The idea I liked best in Sebastian Faulks' book, Human Traces, is the idea that "humans" emerged as a separate species at the time when the brain began to hold internal conversations with itself.
Faulks' book is, more than anything else, an exploration of psychiatry, and is set in a period when this discipline was first being developed. One of the main characters develops a theory that the disease of schizophrenia is inevitably related to what makes us human. We are human, he decides, because we do have an "internal discussion" between the two apparently identical halves of our brain, and when the "voices" within us "escape," and seem to come from "outside," the disease is manifested. In fact though, holding such conversations with "voices" not our own is what makes us "human," and different from the other animals.
Also impressive is Faulks' idea that the voices of the "gods," which came to humans from the "outside," and gave them directions, were just a projection of one of our inner voices to the outside, so that it could be "dealt" with appropriately, before humans really learned how to contain and employ these voices internally.
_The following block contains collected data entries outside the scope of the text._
Source: an optimization exercise on an open RTL-to-GDS flow (aim: small area and a short achievable clock period). Production flows keep margins and buffers that such runs may drop. Function was checked by simulation only, so behaviour that the tests miss may differ from the original. Power and IR drop assume default switching activity.

**design/flow/design.v**
```verilog
module trail_core (
    input  wire        clk,
    input  wire        rst,
    input  wire [7:0]  cfg_filt_n,
    input  wire [1:0]  cfg_decode,    
    input  wire        cfg_invert,
    input  wire [4:0]  cfg_pint,      
    input  wire [23:0] cfg_still,     
    input  wire        enc_a,
    input  wire        enc_b,
    input  wire        preset,        
    input  wire [55:0] preset_val,
    output wire [63:0] pos,
    output wire [31:0] spd,
    output wire [1:0]  spd_state,     
    output wire        speed_valid,
    output wire        dir,           
    output wire        illegal,       
    output wire [15:0] illegal_cnt
);
    localparam [1:0] ST_STILL    = 2'd0;
    localparam [1:0] ST_STARTING = 2'd1;
    localparam [1:0] ST_RUNNING  = 2'd2;
    localparam [1:0] ST_REVERSED = 2'd3;
    localparam [1:0] OP_HOLD  = 2'd0;
    localparam [1:0] OP_ZERO  = 2'd1;
    localparam [1:0] OP_MEAS  = 2'd2;
    localparam [1:0] OP_DECAY = 2'd3;
    localparam [23:0] DT_MAX = 24'hffffff;
    integer h, i, j;
    reg [7:0] nm1;        
    reg [1:0] dec;
    reg       inv;
    reg [4:0] pint;
    always @(posedge clk) begin
        nm1  <= (cfg_filt_n < 8'd2) ? 8'd1 : cfg_filt_n - 8'd1;
        dec  <= cfg_decode;
        inv  <= cfg_invert;
        pint <= (cfg_pint == 5'd0) ? 5'd1 : (cfg_pint > 5'd16) ? 5'd16 : cfg_pint;
    end
    wire [23:0] still_n = (cfg_still == 24'd0) ? 24'd1 : cfg_still;
    reg       fa, fb;
    reg [7:0] ca, cb;
    wire rdy_a = (ca >= nm1);
    wire rdy_b = (cb >= nm1);
    wire da = enc_a ^ fa;
    wire db = enc_b ^ fb;
    wire ea = da & rdy_a;
    wire eb = db & rdy_b;
    always @(posedge clk) begin
        if (rst) begin
            fa <= 1'b0;
            fb <= 1'b0;
            ca <= 8'd0;
            cb <= 8'd0;
        end else begin
            ca <= (da && !rdy_a) ? ca + 8'd1 : 8'd0;
            cb <= (db && !rdy_b) ? cb + 8'd1 : 8'd0;
            if (ea) fa <= enc_a;
            if (eb) fb <= enc_b;
        end
    end
    wire ok_a  = !dec[1] || !fa;          
    wire ok_b  = (dec == 2'd0);
    wire dir_a = (fa ^ fb) ^ inv;
    wire dir_b = !(fa ^ fb) ^ inv;
    wire is_ill = ea && eb;
    wire cev    = (ea && !eb && ok_a) || (eb && !ea && ok_b);
    wire ev_dir = ea ? dir_a : dir_b;
    reg  [23:0] dt;
    wire        dt_sat = (dt == DT_MAX);
    wire [23:0] dt_inc;
    trail_add #(.W(24)) u_dt (.a(dt), .b(24'd0), .ci(1'b1), .y(dt_inc));
    wire [23:0] s_next = dt_sat ? DT_MAX : dt_inc;
    wire        dt_rst = preset || cev;
    always @(posedge clk) begin
        if (rst)         dt <= 24'd0;
        else if (dt_rst) dt <= 24'd0;
        else             dt <= s_next;
    end
    reg [31:0] now;
    reg [31:0] hist [0:15];
    reg        hpend;
    wire [31:0] now_inc;
    trail_add #(.W(32)) u_now (.a(now), .b(32'd0), .ci(1'b1), .y(now_inc));
    reg [4:0]  nint;
    reg [1:0]  state;
    reg        sdir_ok, sdir;
    reg [23:0] last_int;
    reg [23:0] idle_rem;          
    wire [4:0] nint_next = (nint == 5'd16) ? 5'd16 : nint + 5'd1;
    wire [4:0] k         = (nint_next < pint) ? nint_next : pint;
    wire [3:0]  kidx     = k[3:0] - 4'd1;
    wire [3:0]  hidx     = kidx - {3'd0, hpend};
    wire [31:0] hsel     = (hpend && kidx == 4'd0) ? now : hist[hidx];
    wire [31:0] span;
    trail_add #(.W(32)) u_span (.a(now_inc), .b(~hsel), .ci(1'b1), .y(span));
    wire same    = (ev_dir == sdir);
    wire st_new  = (state == ST_STILL) || (state == ST_STARTING && !sdir_ok);
    wire e_meas  = !st_new && same;
    wire e_hold  = (state == ST_STARTING && !sdir_ok) || (state == ST_REVERSED && !same);
    wire timeout = (state != ST_STILL) && (idle_rem <= 24'd1);
    wire decay   = (s_next > last_int);
    wire [23:0] idle_dec;
    trail_add #(.W(24)) u_idle (.a(idle_rem), .b(~24'd0), .ci(1'b0), .y(idle_dec));
    reg [1:0] op;
    always @(*) begin
        if (is_ill)       op = OP_ZERO;
        else if (cev)     op = e_meas ? OP_MEAS : e_hold ? OP_HOLD : OP_ZERO;
        else if (timeout) op = OP_ZERO;
        else if (decay)   op = OP_DECAY;
        else              op = OP_HOLD;
    end
    always @(posedge clk) begin
        now <= now_inc;
        if (rst) hpend <= 1'b0;
        else     hpend <= cev;
        if (hpend) begin
            for (h = 15; h > 0; h = h - 1)
                hist[h] <= hist[h-1];
            hist[0] <= now;
        end
    end
    always @(posedge clk) begin
        if (rst) begin
            state <= ST_STILL;
        end else if (is_ill) begin
            state    <= ST_STARTING;
            sdir_ok  <= 1'b0;
            idle_rem <= still_n;
        end else if (cev) begin
            state    <= st_new ? ST_STARTING : same ? ST_RUNNING : ST_REVERSED;
            sdir_ok  <= 1'b1;
            sdir     <= ev_dir;
            nint     <= e_meas ? nint_next : 5'd0;
            last_int <= s_next;
            idle_rem <= still_n;
        end else begin
            if (idle_rem != 24'd0) idle_rem <= idle_dec;
            if (timeout) state <= ST_STILL;
        end
    end
    reg [1:0]  a_op;
    reg        a_sgn;
    reg [31:0] a_d;
    reg [3:0]  a_k;               
    always @(posedge clk) begin
        if (rst) a_op <= OP_HOLD;
        else     a_op <= op;
        a_sgn <= ev_dir;
        a_d   <= cev ? span : {8'd0, s_next};
        a_k   <= cev ? k[3:0] - 4'd1 : 4'd0;
    end
    wire [24:0] a_nh   = (a_k == 4'd0) ? 25'd1953125 :
                      (a_k == 4'd1) ? 25'd3906250 :
                      (a_k == 4'd2) ? 25'd5859375 :
                      (a_k == 4'd3) ? 25'd7812500 :
                      (a_k == 4'd4) ? 25'd9765625 :
                      (a_k == 4'd5) ? 25'd11718750 :
                      (a_k == 4'd6) ? 25'd13671875 :
                      (a_k == 4'd7) ? 25'd15625000 :
                      (a_k == 4'd8) ? 25'd17578125 :
                      (a_k == 4'd9) ? 25'd19531250 :
                      (a_k == 4'd10) ? 25'd21484375 :
                      (a_k == 4'd11) ? 25'd23437500 :
                      (a_k == 4'd12) ? 25'd25390625 :
                      (a_k == 4'd13) ? 25'd27343750 :
                      (a_k == 4'd14) ? 25'd29296875 :
                      25'd31250000;
    wire [5:0]  a_slim = (a_k == 4'd0) ? 6'd3 :
                      (a_k == 4'd1) ? 6'd7 :
                      (a_k == 4'd2) ? 6'd11 :
                      (a_k == 4'd3) ? 6'd14 :
                      (a_k == 4'd4) ? 6'd18 :
                      (a_k == 4'd5) ? 6'd22 :
                      (a_k == 4'd6) ? 6'd26 :
                      (a_k == 4'd7) ? 6'd29 :
                      (a_k == 4'd8) ? 6'd33 :
                      (a_k == 4'd9) ? 6'd37 :
                      (a_k == 4'd10) ? 6'd40 :
                      (a_k == 4'd11) ? 6'd44 :
                      (a_k == 4'd12) ? 6'd48 :
                      (a_k == 4'd13) ? 6'd52 :
                      (a_k == 4'd14) ? 6'd55 :
                      6'd59;
    wire a_sat = (a_d[31:6] == 26'd0) && (a_d[5:0] <= a_slim);
    localparam [30:0] FASTROWS = 31'h7ffff7e;    
    wire [36:0] rr [0:31];        
    wire [30:0] qq;
    reg [1:0]  b_op;
    reg        b_sgn, b_sat;
    reg [31:0] b_d;
    reg [36:12] b_r;
    reg [30:17] b_q;
    reg [1:0]  c_op;
    reg        c_sgn, c_sat;
    reg [31:0] c_d;
    reg [36:7] c_r;
    reg [30:7] c_q;
    assign rr[31] = {a_nh, 12'd0};
    genvar gi;
    generate
        for (gi = 30; gi >= 0; gi = gi - 1) begin : row
            localparam integer W = (gi <= 4) ? 33 : 37 - gi;
            wire [36:0] rin = (gi == 16) ? {b_r, 12'd0} :
                              (gi == 6)  ? {c_r, 7'd0}  : rr[gi + 1];
            wire [31:0] dv  = (gi >= 17) ? a_d : (gi >= 7) ? b_d : c_d;
            wire [W-1:0] dw;
            wire         hz;
            if (W == 33) begin : wide
                assign dw = {1'b0, dv};
                assign hz = 1'b1;
            end else if (W == 32) begin : full
                assign dw = dv;
                assign hz = 1'b1;
            end else begin : narrow
                assign dw = dv[W-1:0];
                assign hz = ~|dv[31:W];
            end
            wire [W-1:0] y;
            wire         nb;
            trail_divrow #(.W(W), .FAST(FASTROWS[gi])) u (.x(rin[gi +: W]), .d(dw), .nb(nb), .y(y));
            wire take = hz & nb;
            assign qq[gi] = take;
            if (gi + W < 37) begin : hi
                assign rr[gi][36:gi + W] = rin[36:gi + W];
            end
            assign rr[gi][gi + W - 1:gi] = take ? y : rin[gi + W - 1:gi];
            if (gi > 0) begin : lo
                assign rr[gi][gi - 1:0] = rin[gi - 1:0];
            end
        end
    endgenerate
    always @(posedge clk) begin
        if (rst) b_op <= OP_HOLD;
        else     b_op <= a_op;
        b_sgn <= a_sgn;
        b_sat <= a_sat;
        b_d   <= a_d;
        b_r   <= rr[17][36:12];
        b_q   <= qq[30:17];
    end
    always @(posedge clk) begin
        if (rst) c_op <= OP_HOLD;
        else     c_op <= b_op;
        c_sgn <= b_sgn;
        c_sat <= b_sat;
        c_d   <= b_d;
        c_r   <= rr[7][36:7];
        c_q   <= {b_q, qq[16:7]};
    end
    wire [1:0]  q_op  = c_op;
    wire        q_sgn = c_sgn;
    wire [30:0] q_q   = c_sat ? 31'h7fffffff : {c_q, qq[6:0]};
    reg        x_s;
    reg [30:0] x_m;
    reg        x_ch;              
    reg        xs_n;
    reg [30:0] xm_n;
    always @(*) begin
        xs_n = x_s;
        xm_n = x_m;
        case (q_op)
            OP_ZERO:  begin xs_n = 1'b0;  xm_n = 31'd0; end
            OP_MEAS:  begin xs_n = !q_sgn; xm_n = q_q;  end
            OP_DECAY: if (q_q < x_m) xm_n = q_q;
            default: ;
        endcase
    end
    reg [31:0] spd_r;
    wire [31:0] spd_neg;
    trail_add #(.W(32)) u_neg (.a(32'd0), .b({1'b1, ~x_m}), .ci(1'b1), .y(spd_neg));
    always @(posedge clk) begin
        if (rst) begin
            x_s   <= 1'b0;
            x_m   <= 31'd0;
            x_ch  <= 1'b0;
            spd_r <= 32'd0;
        end else begin
            x_s   <= xs_n;
            x_m   <= xm_n;
            x_ch  <= (xm_n != x_m);
            spd_r <= x_s ? spd_neg : {1'b0, x_m};
        end
    end
    reg [1:0] state_d [0:3];
    always @(posedge clk) begin
        if (rst) begin
            for (h = 0; h < 4; h = h + 1)
                state_d[h] <= ST_STILL;
        end else begin
            state_d[0] <= state;
            for (h = 1; h < 4; h = h + 1)
                state_d[h] <= state_d[h-1];
        end
    end
    reg [33:0] pacc;
    reg        psat;
    wire [30:0] a = x_m;
    reg [33:0] px, py;
    reg        psat_in;
    always @(*) begin
        psat_in = 1'b0;
        px = 34'd0;
        py = 34'd0;
        if (!x_ch) begin
            psat_in = psat;
            px = pacc;
            py = dt_sat ? 34'd0 : {3'd0, a};
        end else begin
            case (dt)
                24'd0: begin px = 34'd0;          py = {3'd0, a}; end
                24'd1: begin px = {2'd0, a, 1'b0}; py = 34'd0;     end
                24'd2: begin px = {2'd0, a, 1'b0}; py = {3'd0, a}; end
                24'd3: begin px = {1'd0, a, 2'b0}; py = 34'd0;     end
                default: psat_in = (a != 31'd0);
            endcase
        end
    end
    wire [33:0] psum = px + py;
    wire [29:0] pd = psum[33:4];
    wire        p255;
    trail_krow #(.W(30), .K(30'd498046875)) u_p255 (.x(pd), .nb(p255), .y());
    wire [29:0] pk [0:8];
    wire [7:0]  pq;
    assign pk[8] = pd;
    genvar gj;
    generate
        for (gj = 7; gj >= 0; gj = gj - 1) begin : prow
            wire [21:0] y;
            wire        nb;
            trail_krow #(.W(22), .K(22'd1953125)) u (.x(pk[gj+1][gj +: 22]), .nb(nb), .y(y));
            assign pq[gj] = nb;
            if (gj + 22 < 30) begin : hi
                assign pk[gj][29:gj + 22] = pk[gj+1][29:gj + 22];
            end
            assign pk[gj][gj + 21:gj] = nb ? y : pk[gj+1][gj + 21:gj];
            if (gj > 0) begin : lo
                assign pk[gj][gj - 1:0] = pk[gj+1][gj - 1:0];
            end
        end
    endgenerate
    wire       psat_n = psat_in || p255;
    wire [7:0] trav_n = psat_n ? 8'd255 : pq;
    always @(posedge clk) begin
        if (rst || dt_rst) begin
            pacc <= 34'd0;
            psat <= 1'b0;
        end else begin
            pacc <= psum;
            psat <= psat_n;
        end
    end
    reg [55:0] pos_hi;
    reg [7:0]  pos_lo;
    reg        pf;
    reg        pdir;
    wire       valid_n = !state_d[2][0];
    wire       tr_nz   = valid_n && (trav_n != 8'd0);
    wire       pf_n    = !pdir && tr_nz;
    wire [55:0] ph_inc, ph_dec;
    trail_add #(.W(56)) u_phi (.a(pos_hi), .b(56'd0),  .ci(1'b1), .y(ph_inc));
    trail_add #(.W(56)) u_phd (.a(pos_hi), .b(~56'd0), .ci(1'b0), .y(ph_dec));
    always @(posedge clk) begin
        if (rst) begin
            pos_hi <= 56'd0;
            pos_lo <= 8'd0;
            pf     <= 1'b0;
            pdir   <= 1'b1;
        end else if (preset) begin
            pos_hi <= preset_val;
            pos_lo <= 8'd0;
            pf     <= 1'b0;
        end else if (cev) begin
            pdir   <= ev_dir;
            pos_lo <= 8'd0;
            pf     <= 1'b0;
            if (pdir) pos_hi <= ev_dir ? ph_inc : pos_hi;
            else      pos_hi <= ev_dir ? (pf ? ph_inc : pos_hi) : (pf ? pos_hi : ph_dec);
        end else begin
            pf     <= pf_n;
            pos_lo <= !tr_nz ? 8'd0 : pdir ? trav_n : -trav_n;
            if (pf && !pf_n)      pos_hi <= ph_inc;
            else if (!pf && pf_n) pos_hi <= ph_dec;
        end
    end
    reg        ill_q;
    reg [15:0] ill_cnt;
    wire [15:0] ill_inc;
    trail_add #(.W(16)) u_ill (.a(ill_cnt), .b(16'd0), .ci(1'b1), .y(ill_inc));
    always @(posedge clk) begin
        if (rst) begin
            ill_q   <= 1'b0;
            ill_cnt <= 16'd0;
        end else begin
            ill_q <= is_ill;
            if (is_ill)
                ill_cnt <= ill_inc;
        end
    end
    assign pos         = {pos_hi, pos_lo};
    assign spd         = spd_r;
    assign spd_state   = state_d[3];
    assign speed_valid = !state_d[3][0];
    assign dir         = pdir;
    assign illegal     = ill_q;
    assign illegal_cnt = ill_cnt;
endmodule
module trail_divrow #(
    parameter integer W = 33,
    parameter         FAST = 1'b1
) (
    input  wire [W-1:0] x,
    input  wire [W-1:0] d,
    output wire         nb,
    output wire [W-1:0] y
);
    wire [W-1:0] g = ~x & d;
    wire [W-1:0] p = ~(x ^ d);
    wire [W:0]   b;
    assign b[0] = 1'b0;
    genvar j;
    generate
        if (FAST) begin : la
            for (j = 0; j < W; j = j + 2) begin : step
                assign b[j+1] = g[j] | (p[j] & b[j]);
                if (j + 1 < W) begin : pair
                    assign b[j+2] = g[j+1] | (p[j+1] & g[j]) | (p[j+1] & p[j] & b[j]);
                end
            end
        end else begin : rip
            for (j = 0; j < W; j = j + 1) begin : step
                assign b[j+1] = g[j] | (p[j] & b[j]);
            end
        end
    endgenerate
    assign y  = x ^ d ^ b[W-1:0];
    assign nb = ~b[W];
endmodule
module trail_add #(
    parameter integer W = 32
) (
    input  wire [W-1:0] a,
    input  wire [W-1:0] b,
    input  wire         ci,
    output wire [W-1:0] y
);
    wire [W:0] c;
    assign c[0] = ci;
    genvar j;
    generate
        for (j = 0; j < W; j = j + 1) begin : bt
            assign y[j]   = a[j] ^ b[j] ^ c[j];
            assign c[j+1] = (a[j] & b[j]) | (c[j] & (a[j] ^ b[j]));
        end
    endgenerate
endmodule
module trail_krow #(
    parameter integer W = 22,
    parameter [W-1:0] K = 0
) (
    input  wire [W-1:0] x,
    output wire         nb,
    output wire [W-1:0] y
);
    wire [W:0] b;
    assign b[0] = 1'b0;
    genvar j;
    generate
        for (j = 0; j < W; j = j + 1) begin : bt
            if (K[j]) begin : one
                assign y[j]   = ~(x[j] ^ b[j]);
                assign b[j+1] = ~x[j] | b[j];
            end else begin : zero
                assign y[j]   = x[j] ^ b[j];
                assign b[j+1] = ~x[j] & b[j];
            end
        end
    endgenerate
    assign nb = ~b[W];
endmodule
```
Faulks' idea, I think, is much the same as the kind of "reflection" that I do believe permits humans to create a world all of their own, rather than simply to inhabit the world of Nature. We are "human," in other words, because we do live within a world that we create ourselves. This is what distinguishes us from all the other creatures on this Earth, and we construct the world as we discuss, internally, what it is we wish to do, and then follow that command.